Madeline Miller, MD
Resident Physician
Northwestern University / Shirley Ryan AbilityLab
Chicago, Illinois, United States
John D. Peiffer, BS
Researcher/PhD Candidate
Shirley Ryan Ability Lab, Nothwestern McGaw
Chicago, Illinois, United States
R. James J. Cotton, MD, PhD
Attending Physician
Shirley Ryan Ability Lab, Nothwestern McGaw
Chicago, Illinois, United States
Monica E. Rho, MD (she/her/hers)
Attending Physician
Shirley Ryan Ability Lab, Nothwestern McGaw
Chicago, Illinois, United States
Increased dynamic knee valgus can predispose athletes to knee injuries including patellofemoral pain or non-contact ACL injuries. Studies using marker-based motion capture or video analysis to evaluate knee valgus during single leg squat (SLS) demonstrated that females have greater knee valgus, reduced knee flexion components of dynamic valgus may help further predict injury, and greater hip abductor strength was correlated with less valgus. Markerless motion capture use has become easier, increasingly accurate, and validated for assessing kinematic movements.
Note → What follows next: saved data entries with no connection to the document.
### config.mk
export PLATFORM = sky130hd
export DESIGN_NAME = universal_ff_bank_flat
export DESIGN_NICKNAME = d
export VERILOG_FILES = /design/src/rtl/universal_ff_bank_pkg.sv /design/src/rtl/universal_ff_bank_if.sv /design/src/rtl/universal_ff_bank_cell.sv /design/src/rtl/universal_ff_bank.sv /design/src/flat_wrapper.sv
export SDC_FILE = /design/constraint.sdc
export NUM_CORES = 1
export LEC_CHECK = 0
export CAP_MARGIN = 20
export CORE_MARGIN = 2
export CORE_UTILIZATION = 40
export DETAILED_ROUTE_END_ITERATION = 16
export PLACE_DENSITY = 0.78
export SYNTH_ARGS = -nofsm -noshare
export SYNTH_HDL_FRONTEND = slang
export SYNTH_SLANG_ARGS = --single-unit
export TNS_END_PERCENT = 100
### constraint.sdc
create_clock -name clock -period 1.4 [get_ports clock]
set_input_delay 0.14 -clock clock [delete_from_list [all_inputs] [get_ports clock]]
set_output_delay 0.14 -clock clock [all_outputs]
set_load 0.02 [all_outputs]
### src/rtl/universal_ff_bank_pkg.sv
// Shared definitions for the universal flip-flop bank: mode encodings and the
// per-bit next-state rule used by every storage cell.
package universal_ff_bank_pkg;

    localparam logic [1:0] FF_MODE_SR = 2'b00;
    localparam logic [1:0] FF_MODE_JK = 2'b01;
    localparam logic [1:0] FF_MODE_D  = 2'b10;
    localparam logic [1:0] FF_MODE_T  = 2'b11;

    // SR 11 is forbidden and resolves to hold; the error flag is raised separately.
    function automatic logic ff_next(input logic [1:0] mode, input logic q,
                                     input logic a, input logic b);
        logic nxt;
        nxt = q;
        case (mode)
            FF_MODE_SR: begin
                if (a && !b)      nxt = 1'b1;
                else if (!a && b) nxt = 1'b0;
                else              nxt = q;
            end
            FF_MODE_JK: begin
                case ({a, b})
                    2'b10:   nxt = 1'b1;
                    2'b01:   nxt = 1'b0;
                    2'b11:   nxt = ~q;
                    default: nxt = q;
                endcase
            end
            FF_MODE_D: nxt = a;
            FF_MODE_T: nxt = a ? ~q : q;
            default:   nxt = q;
        endcase
        return nxt;
    endfunction

endpackage

### src/rtl/universal_ff_bank_if.sv
// Control/data bundle between a driver and the universal flip-flop bank.
interface universal_ff_bank_if #(
    parameter int WIDTH   = 4,
    parameter int COUNT_W = 8
) ();
    logic               en;
    logic [1:0]         mode;
    logic [WIDTH-1:0]   a;
    logic [WIDTH-1:0]   b;
    logic               clr_err;
    logic [WIDTH-1:0]   q;
    logic [WIDTH-1:0]   qbar;
    logic [WIDTH-1:0]   changed;
    logic               err;
    logic               err_sticky;
    logic [COUNT_W-1:0] err_count;

    modport master (
        output en, mode, a, b, clr_err,
        input  q, qbar, changed, err, err_sticky, err_count
    );

    modport slave (
        input  en, mode, a, b, clr_err,
        output q, qbar, changed, err, err_sticky, err_count
    );
endinterface

### src/rtl/universal_ff_bank_cell.sv
// One storage bit with runtime-selectable SR/JK/D/T behaviour and a change pulse.
module universal_ff_cell
    import universal_ff_bank_pkg::*;
(
    input  logic       clock,
    input  logic       reset,
    input  logic       init,
    input  logic       en,
    input  logic [1:0] mode,
    input  logic       a,
    input  logic       b,
    output logic       q,
    output logic       chg,
    output logic       forbid
);
    logic q_d, q_q;
    logic chg_d, chg_q;

    always_comb begin
        q_d = q_q;
        if (en) q_d = ff_next(mode, q_q, a, b);
        chg_d = q_d ^ q_q;
    end

    always_ff @(posedge clock) begin
        if (reset) begin
            q_q   <= init;
            chg_q <= 1'b0;
        end else begin
            q_q   <= q_d;
            chg_q <= chg_d;
        end
    end

    assign forbid = en & (mode == FF_MODE_SR) & a & b;
    assign q      = q_q;
    assign chg    = chg_q;
endmodule

### src/rtl/universal_ff_bank.sv
// WIDTH-bit bank of universal flip-flops plus forbidden-SR error tracking
// (pulse, sticky flag, saturating counter).
module universal_ff_bank
    import universal_ff_bank_pkg::*;
#(
    parameter int               WIDTH   = 4,
    parameter logic [WIDTH-1:0] INIT    = '0,
    parameter int               COUNT_W = 8
) (
    input logic                clock,
    input logic                reset,
    universal_ff_bank_if.slave bus
);
    localparam logic [COUNT_W-1:0] CNT_MAX = {COUNT_W{1'b1}};

    logic [WIDTH-1:0]   q_vec;
    logic [WIDTH-1:0]   chg_vec;
    logic [WIDTH-1:0]   forbid_vec;
    logic               err_d, err_q;
    logic               sticky_d, sticky_q;
    logic [COUNT_W-1:0] count_d, count_q;

    for (genvar i = 0; i < WIDTH; i++) begin : g_cell
        universal_ff_cell u_cell (
            .clock  (clock),
            .reset  (reset),
            .init   (INIT[i]),
            .en     (bus.en),
            .mode   (bus.mode),
            .a      (bus.a[i]),
            .b      (bus.b[i]),
            .q      (q_vec[i]),
            .chg    (chg_vec[i]),
            .forbid (forbid_vec[i])
        );
    end

    // Clear is applied first so an error in the same cycle still registers.
    always_comb begin
        err_d    = |forbid_vec;
        sticky_d = bus.clr_err ? 1'b0 : sticky_q;
        count_d  = bus.clr_err ? '0 : count_q;
        if (err_d) begin
            sticky_d = 1'b1;
            if (count_d != CNT_MAX) count_d = count_d + 1'b1;
        end
    end

    always_ff @(posedge clock) begin
        if (reset) begin
            err_q    <= 1'b0;
            sticky_q <= 1'b0;
            count_q  <= '0;
        end else begin
            err_q    <= err_d;
            sticky_q <= sticky_d;
            count_q  <= count_d;
        end
    end

    assign bus.q          = q_vec;
    assign bus.qbar       = ~q_vec;
    assign bus.changed    = chg_vec;
    assign bus.err        = err_q;
    assign bus.err_sticky = sticky_q;
    assign bus.err_count  = count_q;
endmodule
### src/flat_wrapper.sv
// flat-port wrapper written by rule: the top's interface ports become plain ports
module universal_ff_bank_flat import universal_ff_bank_pkg::*;
#(
    parameter int               WIDTH   = 4,
    parameter logic [WIDTH-1:0] INIT    = '0,
    parameter int               COUNT_W = 8
)
  (clock, reset, bus_en, bus_mode, bus_a, bus_b, bus_clr_err, bus_q, bus_qbar, bus_changed, bus_err, bus_err_sticky, bus_err_count);
  universal_ff_bank_if #(.WIDTH(WIDTH), .COUNT_W(COUNT_W)) bus_i ();
  input logic clock;
  input logic reset;
  input wire logic [$bits(bus_i.en)-1:0] bus_en;
  input wire logic [$bits(bus_i.mode)-1:0] bus_mode;
  input wire logic [$bits(bus_i.a)-1:0] bus_a;
  input wire logic [$bits(bus_i.b)-1:0] bus_b;
  input wire logic [$bits(bus_i.clr_err)-1:0] bus_clr_err;
  output wire logic [$bits(bus_i.q)-1:0] bus_q;
  output wire logic [$bits(bus_i.qbar)-1:0] bus_qbar;
  output wire logic [$bits(bus_i.changed)-1:0] bus_changed;
  output wire logic [$bits(bus_i.err)-1:0] bus_err;
  output wire logic [$bits(bus_i.err_sticky)-1:0] bus_err_sticky;
  output wire logic [$bits(bus_i.err_count)-1:0] bus_err_count;
  assign bus_i.en = bus_en;
  assign bus_i.mode = bus_mode;
  assign bus_i.a = bus_a;
  assign bus_i.b = bus_b;
  assign bus_i.clr_err = bus_clr_err;
  assign bus_q = bus_i.q;
  assign bus_qbar = bus_i.qbar;
  assign bus_changed = bus_i.changed;
  assign bus_err = bus_i.err;
  assign bus_err_sticky = bus_i.err_sticky;
  assign bus_err_count = bus_i.err_count;
  universal_ff_bank #(.WIDTH(WIDTH), .INIT(INIT), .COUNT_W(COUNT_W)) u_core (.clock(clock), .reset(reset), .bus(bus_i));
endmodule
Markerless motion capture has not yet been used to assess dynamic knee valgus in runners or to quantify changes in knee control with training.
This study aims to determine if a 12-camera markerless motion capture system can accurately reconstruct kinematics during functional movement screening to analyze dynamic knee valgus during SLS. The secondary aim is to compare knee valgus kinematics before and after a cross-training program is implemented in recreational marathon runners.
Design: Prospective cohort study
Results: It is feasible to use markerless technology to assess kinematics during functional movement screening of 14 people in one morning prior to marathon training. Overlays of the biomechanical reconstructions confirmed validity, and participants showed a range of dynamic valgus during SLS at baseline assessment. Knee valgus kinematics will again be collected in 2 weeks, 20 weeks after the cross-training program initiation. Secondary aim data is pending.
Conclusions: Markerless motion capture data can quantify knee valgus during SLS. Identifying athletes with increased dynamic knee valgus allows for targeted neuromuscular control and strengthing interventions to potentially lower injury risk in runners during marathon training. Markerless motion capture lowers barriers to movement analysis, demonstrated by quantifying functional movement screens from 14 people in one morning. This technology shows great promise for more accessible biomechanical analysis of clinical and athlete populations leading to future personalized training and rehabilitation interventions.